État belge mis en demeure une nouvelle fois : le cabinet comptable flamand FiscoSurplus a formalisé sa réclamation contre l’administration fiscale au sujet de dysfonctionnements liés au prélèvement de la TVA. Cette démarche intervient après une précédente mise en demeure, le mois dernier, émanant de la Fédération des experts-comptables et conseillers fiscaux, qui dénonçait des pannes répétées des plateformes informatiques du SPF Finances.
Dans sa mise en demeure, FiscoSurplus pointe les conséquences des interruptions techniques sur les opérations de prélèvement et sur la relation entre l’administration et les professionnels qui gèrent les obligations fiscales de leurs clients. Le cabinet demande que l’État rétablisse un service fiable et prenne les mesures nécessaires pour limiter les perturbations lors des opérations liées à la TVA, indiquant ainsi que le dysfonctionnement affecte des procédures sensibles pour les entreprises.

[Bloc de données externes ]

[src/rtl/cart_mbc1.sv]
// MBC1 cartridge mapper: latches the console address, decodes bank-control
// writes on the rising edge of cs and maps ROM and cart-RAM addresses.
module cart_mbc1 #(
  parameter logic [6:0] ROM_MASK = 7'h7F,
  parameter logic [1:0] RAM_MASK = 2'b11
) (
  input  logic        clk,
  input  logic        rst,
  input  logic [15:0] a,
  input  logic [7:0]  din,
  output logic [7:0]  dout,
  input  logic        cale,
  input  logic        cs,
  input  logic        wr,
  output logic [20:0] rom_a,
  output logic        rom_rd,
  input  logic [7:0]  rom_q,
  output logic [14:0] ram_a,
  output logic        ram_rd,
  output logic        ram_we,
  output logic [7:0]  ram_d,
  input  logic [7:0]  ram_q
);

  logic [15:0] alat_q, alat_d;
  logic        cs_q, cs_d;
  logic        ram_en_q, ram_en_d;
  logic [4:0]  bank1_q, bank1_d;
  logic [1:0]  bank2_q, bank2_d;
  logic        mode_q, mode_d;

  logic       rom0, romx, cram, access, wr_acc;
  logic [1:0] hi_bank;

  // Decode always uses the registered latch, so a coinciding cale sees the old address.
  assign rom0    = (alat_q[15:14] == 2'b00);
  assign romx    = (alat_q[15:14] == 2'b01);
  assign cram    = (alat_q[15:13] == 3'b101);
  assign access  = cs & ~cs_q;
  assign wr_acc  = access & wr;
  assign hi_bank = mode_q ? bank2_q : 2'b00;

  always_comb begin
    alat_d   = cale ? a : alat_q;
    cs_d     = cs;
    ram_en_d = ram_en_q;
    bank1_d  = bank1_q;
    bank2_d  = bank2_q;
    mode_d   = mode_q;
    if (wr_acc) begin
      case (alat_q[15:13])
        3'b000: ram_en_d = (din[3:0] == 4'hA);
        3'b001: bank1_d  = (din[4:0] == 5'd0) ? 5'd1 : din[4:0];
        3'b010: bank2_d  = din[1:0];
        3'b011: mode_d   = din[0];
        default: ;
      endcase
    end
  end

  always_ff @(posedge clk) begin
    if (rst) begin
      alat_q   <= 16'h0000;
      cs_q     <= 1'b0;
      ram_en_q <= 1'b0;
      bank1_q  <= 5'd1;
      bank2_q  <= 2'd0;
      mode_q   <= 1'b0;
    end else begin
      alat_q   <= alat_d;
      cs_q     <= cs_d;
      ram_en_q <= ram_en_d;
      bank1_q  <= bank1_d;
      bank2_q  <= bank2_d;
      mode_q   <= mode_d;
    end
  end

  always_comb begin
    if (rom0) rom_a = {hi_bank & ROM_MASK[6:5], 5'b0, alat_q[13:0]};
    else      rom_a = {{bank2_q, bank1_q} & ROM_MASK, alat_q[13:0]};
  end

  assign ram_a  = {hi_bank & RAM_MASK, alat_q[12:0]};
  assign ram_d  = din;
  assign rom_rd = ~rst & cs & ~wr & (rom0 | romx);
  assign ram_rd = ~rst & cs & ~wr & cram & ram_en_q;
  assign ram_we = ~rst & wr_acc & cram & ram_en_q;

  always_comb begin
    dout = 8'hFF;
    if (!rst && cs) begin
      if (rom0 || romx)         dout = rom_q;
      else if (cram && ram_en_q) dout = ram_q;
    end
  end

endmodule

Le rappel de ces dysfonctionnements s’inscrit dans un contexte plus large de digitalisation des services publics fiscaux, dont la stabilité est essentielle pour le recouvrement des recettes et pour la trésorerie des entreprises. Des plateformes instables compliquent la gestion des échéances et peuvent accroître l’incertitude pour les contribuables et les professionnels de la comptabilité. La répétition des incidents a déjà suscité des critiques professionnelles et soulève des questions sur la résilience des outils informatiques de l’administration fiscale.

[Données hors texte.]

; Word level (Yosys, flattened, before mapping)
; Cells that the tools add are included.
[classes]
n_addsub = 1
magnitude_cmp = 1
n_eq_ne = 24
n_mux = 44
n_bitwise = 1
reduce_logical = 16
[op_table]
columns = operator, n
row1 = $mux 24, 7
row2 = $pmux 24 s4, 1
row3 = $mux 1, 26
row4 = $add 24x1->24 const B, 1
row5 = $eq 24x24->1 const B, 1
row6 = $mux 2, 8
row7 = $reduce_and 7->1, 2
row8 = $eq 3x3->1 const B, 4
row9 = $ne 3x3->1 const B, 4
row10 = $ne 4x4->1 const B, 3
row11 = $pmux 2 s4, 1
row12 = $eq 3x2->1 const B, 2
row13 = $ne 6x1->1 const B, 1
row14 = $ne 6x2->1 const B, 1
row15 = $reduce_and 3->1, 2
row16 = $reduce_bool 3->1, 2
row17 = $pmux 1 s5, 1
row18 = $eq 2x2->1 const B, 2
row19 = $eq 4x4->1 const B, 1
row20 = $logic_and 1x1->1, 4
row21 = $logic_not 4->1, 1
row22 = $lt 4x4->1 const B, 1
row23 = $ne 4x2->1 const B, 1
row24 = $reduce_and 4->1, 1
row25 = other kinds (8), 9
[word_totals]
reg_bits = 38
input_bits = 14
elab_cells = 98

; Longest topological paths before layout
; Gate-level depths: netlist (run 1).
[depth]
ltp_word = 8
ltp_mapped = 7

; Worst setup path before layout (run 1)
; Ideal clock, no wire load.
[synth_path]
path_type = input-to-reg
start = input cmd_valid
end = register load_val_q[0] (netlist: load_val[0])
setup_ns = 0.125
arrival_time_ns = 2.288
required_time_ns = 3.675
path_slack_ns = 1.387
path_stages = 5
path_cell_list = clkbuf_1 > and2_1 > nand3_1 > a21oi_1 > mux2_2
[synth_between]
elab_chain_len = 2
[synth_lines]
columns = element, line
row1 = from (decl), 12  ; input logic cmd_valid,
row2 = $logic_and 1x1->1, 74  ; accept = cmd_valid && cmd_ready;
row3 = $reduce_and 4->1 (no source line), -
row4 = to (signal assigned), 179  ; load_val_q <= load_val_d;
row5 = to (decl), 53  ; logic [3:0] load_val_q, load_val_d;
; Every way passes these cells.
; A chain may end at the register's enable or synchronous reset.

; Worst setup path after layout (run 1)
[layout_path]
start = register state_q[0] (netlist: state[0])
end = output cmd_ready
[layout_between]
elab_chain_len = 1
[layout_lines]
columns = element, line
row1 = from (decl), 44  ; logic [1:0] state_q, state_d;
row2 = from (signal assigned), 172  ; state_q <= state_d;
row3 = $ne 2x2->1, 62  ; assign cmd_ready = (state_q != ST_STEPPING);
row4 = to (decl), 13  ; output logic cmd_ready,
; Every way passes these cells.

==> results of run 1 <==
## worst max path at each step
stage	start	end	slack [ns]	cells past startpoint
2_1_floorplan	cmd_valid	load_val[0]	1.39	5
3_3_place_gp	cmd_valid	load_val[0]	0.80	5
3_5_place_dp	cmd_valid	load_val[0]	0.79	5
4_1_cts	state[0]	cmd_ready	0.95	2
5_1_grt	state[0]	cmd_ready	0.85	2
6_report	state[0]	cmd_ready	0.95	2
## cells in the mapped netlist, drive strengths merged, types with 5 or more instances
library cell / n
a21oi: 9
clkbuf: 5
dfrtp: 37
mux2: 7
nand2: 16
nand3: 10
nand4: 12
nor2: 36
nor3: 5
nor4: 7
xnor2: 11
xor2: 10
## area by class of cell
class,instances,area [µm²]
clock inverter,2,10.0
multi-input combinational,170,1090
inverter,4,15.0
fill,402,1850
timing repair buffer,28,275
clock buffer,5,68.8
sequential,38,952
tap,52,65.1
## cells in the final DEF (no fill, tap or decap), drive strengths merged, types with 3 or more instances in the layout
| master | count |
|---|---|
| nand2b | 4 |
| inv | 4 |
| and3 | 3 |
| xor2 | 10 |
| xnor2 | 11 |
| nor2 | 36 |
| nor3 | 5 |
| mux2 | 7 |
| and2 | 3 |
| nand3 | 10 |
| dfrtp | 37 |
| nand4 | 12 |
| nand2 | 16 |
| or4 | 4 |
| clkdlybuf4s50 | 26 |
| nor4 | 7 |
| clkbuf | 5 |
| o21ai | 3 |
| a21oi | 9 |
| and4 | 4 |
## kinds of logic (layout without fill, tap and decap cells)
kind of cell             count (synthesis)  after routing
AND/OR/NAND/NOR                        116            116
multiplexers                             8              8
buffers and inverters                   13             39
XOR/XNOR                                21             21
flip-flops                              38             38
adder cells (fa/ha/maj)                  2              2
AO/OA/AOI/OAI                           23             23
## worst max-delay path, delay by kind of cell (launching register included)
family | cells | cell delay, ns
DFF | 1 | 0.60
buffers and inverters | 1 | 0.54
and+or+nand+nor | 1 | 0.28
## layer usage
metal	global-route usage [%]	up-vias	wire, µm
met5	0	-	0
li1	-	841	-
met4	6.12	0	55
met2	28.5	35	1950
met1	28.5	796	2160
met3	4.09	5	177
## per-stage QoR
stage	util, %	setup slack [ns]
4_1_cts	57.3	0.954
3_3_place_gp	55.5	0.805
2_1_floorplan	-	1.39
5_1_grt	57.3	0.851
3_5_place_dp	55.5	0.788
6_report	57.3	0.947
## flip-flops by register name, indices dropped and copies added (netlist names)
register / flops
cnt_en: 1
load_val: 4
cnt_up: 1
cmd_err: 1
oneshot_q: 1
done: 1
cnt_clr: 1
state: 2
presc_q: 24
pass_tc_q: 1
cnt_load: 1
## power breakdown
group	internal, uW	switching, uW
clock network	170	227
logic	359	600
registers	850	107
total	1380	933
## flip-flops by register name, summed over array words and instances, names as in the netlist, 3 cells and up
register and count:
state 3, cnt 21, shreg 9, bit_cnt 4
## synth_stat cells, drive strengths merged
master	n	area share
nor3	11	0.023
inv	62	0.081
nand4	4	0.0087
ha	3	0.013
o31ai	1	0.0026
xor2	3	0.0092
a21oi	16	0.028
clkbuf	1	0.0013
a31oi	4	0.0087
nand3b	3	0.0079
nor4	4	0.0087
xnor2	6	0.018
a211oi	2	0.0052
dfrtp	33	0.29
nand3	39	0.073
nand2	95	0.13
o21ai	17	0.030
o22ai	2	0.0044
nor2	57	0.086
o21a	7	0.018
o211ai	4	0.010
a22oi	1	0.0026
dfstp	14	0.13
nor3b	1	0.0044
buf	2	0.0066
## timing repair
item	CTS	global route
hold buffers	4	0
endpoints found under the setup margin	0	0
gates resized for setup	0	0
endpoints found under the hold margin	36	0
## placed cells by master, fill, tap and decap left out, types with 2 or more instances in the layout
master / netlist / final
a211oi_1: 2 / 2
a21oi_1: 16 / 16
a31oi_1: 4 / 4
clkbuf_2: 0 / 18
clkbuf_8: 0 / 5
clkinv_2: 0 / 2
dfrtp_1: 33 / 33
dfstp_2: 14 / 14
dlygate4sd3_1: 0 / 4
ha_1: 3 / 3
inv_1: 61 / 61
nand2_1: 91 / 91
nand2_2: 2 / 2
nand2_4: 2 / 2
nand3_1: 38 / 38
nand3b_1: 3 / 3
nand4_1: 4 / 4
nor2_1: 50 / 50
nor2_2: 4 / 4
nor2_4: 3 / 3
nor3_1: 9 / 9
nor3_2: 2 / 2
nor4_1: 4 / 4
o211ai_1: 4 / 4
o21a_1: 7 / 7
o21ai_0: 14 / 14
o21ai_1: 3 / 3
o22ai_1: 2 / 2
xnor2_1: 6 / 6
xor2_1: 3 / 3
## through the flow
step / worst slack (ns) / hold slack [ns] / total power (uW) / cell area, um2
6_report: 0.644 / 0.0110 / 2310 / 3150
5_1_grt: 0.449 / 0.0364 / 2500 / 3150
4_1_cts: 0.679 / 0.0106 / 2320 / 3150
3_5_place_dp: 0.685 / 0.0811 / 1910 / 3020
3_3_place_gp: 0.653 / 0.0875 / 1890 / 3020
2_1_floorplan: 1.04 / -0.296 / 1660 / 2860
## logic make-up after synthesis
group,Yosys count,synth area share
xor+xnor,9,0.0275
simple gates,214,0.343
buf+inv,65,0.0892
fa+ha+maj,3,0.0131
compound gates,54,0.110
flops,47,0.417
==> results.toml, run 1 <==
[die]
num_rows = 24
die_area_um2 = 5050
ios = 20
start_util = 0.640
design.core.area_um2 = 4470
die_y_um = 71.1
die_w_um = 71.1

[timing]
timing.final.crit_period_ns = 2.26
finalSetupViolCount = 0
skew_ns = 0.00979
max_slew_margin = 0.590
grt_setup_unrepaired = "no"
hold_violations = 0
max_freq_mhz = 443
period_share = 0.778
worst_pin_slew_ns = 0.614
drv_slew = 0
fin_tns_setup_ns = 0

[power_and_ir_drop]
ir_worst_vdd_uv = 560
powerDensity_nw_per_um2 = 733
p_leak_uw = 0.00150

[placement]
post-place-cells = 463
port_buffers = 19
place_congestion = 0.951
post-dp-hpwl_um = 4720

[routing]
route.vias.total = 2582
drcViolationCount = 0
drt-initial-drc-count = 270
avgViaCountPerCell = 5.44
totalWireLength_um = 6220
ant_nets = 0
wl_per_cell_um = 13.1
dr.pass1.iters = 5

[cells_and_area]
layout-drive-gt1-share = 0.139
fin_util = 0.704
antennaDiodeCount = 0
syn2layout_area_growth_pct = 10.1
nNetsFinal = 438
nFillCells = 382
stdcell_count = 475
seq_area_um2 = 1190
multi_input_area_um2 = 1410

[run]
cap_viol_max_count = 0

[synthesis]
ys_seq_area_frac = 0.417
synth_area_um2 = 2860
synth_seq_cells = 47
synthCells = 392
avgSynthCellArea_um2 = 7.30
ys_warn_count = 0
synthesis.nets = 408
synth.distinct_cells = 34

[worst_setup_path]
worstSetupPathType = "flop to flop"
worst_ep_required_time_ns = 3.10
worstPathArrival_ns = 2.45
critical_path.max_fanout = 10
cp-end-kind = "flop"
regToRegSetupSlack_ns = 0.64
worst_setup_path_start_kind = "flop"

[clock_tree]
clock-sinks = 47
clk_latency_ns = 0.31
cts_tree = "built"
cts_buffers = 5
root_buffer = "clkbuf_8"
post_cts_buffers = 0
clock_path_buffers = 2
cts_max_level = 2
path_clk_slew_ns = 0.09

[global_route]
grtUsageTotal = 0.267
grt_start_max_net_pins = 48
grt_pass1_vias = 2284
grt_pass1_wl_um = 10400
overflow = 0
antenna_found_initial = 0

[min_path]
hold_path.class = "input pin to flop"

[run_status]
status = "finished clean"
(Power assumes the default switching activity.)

La mise en demeure constitue une démarche formelle visant à obtenir des correctifs et une prise en charge des problèmes identifiés. Elle exige une réponse de l’administration et pose la question des suites possibles si les dysfonctionnements persistent. À défaut de résolution satisfaisante, des actions administratives ou juridiques complémentaires peuvent être envisagées par les acteurs concernés. Pour l’heure, la situation met la pression sur le SPF Finances et sur les instances responsables de la fiabilité des services numériques de l’État, alors que entreprises et conseillers attendent des garanties de fonctionnement.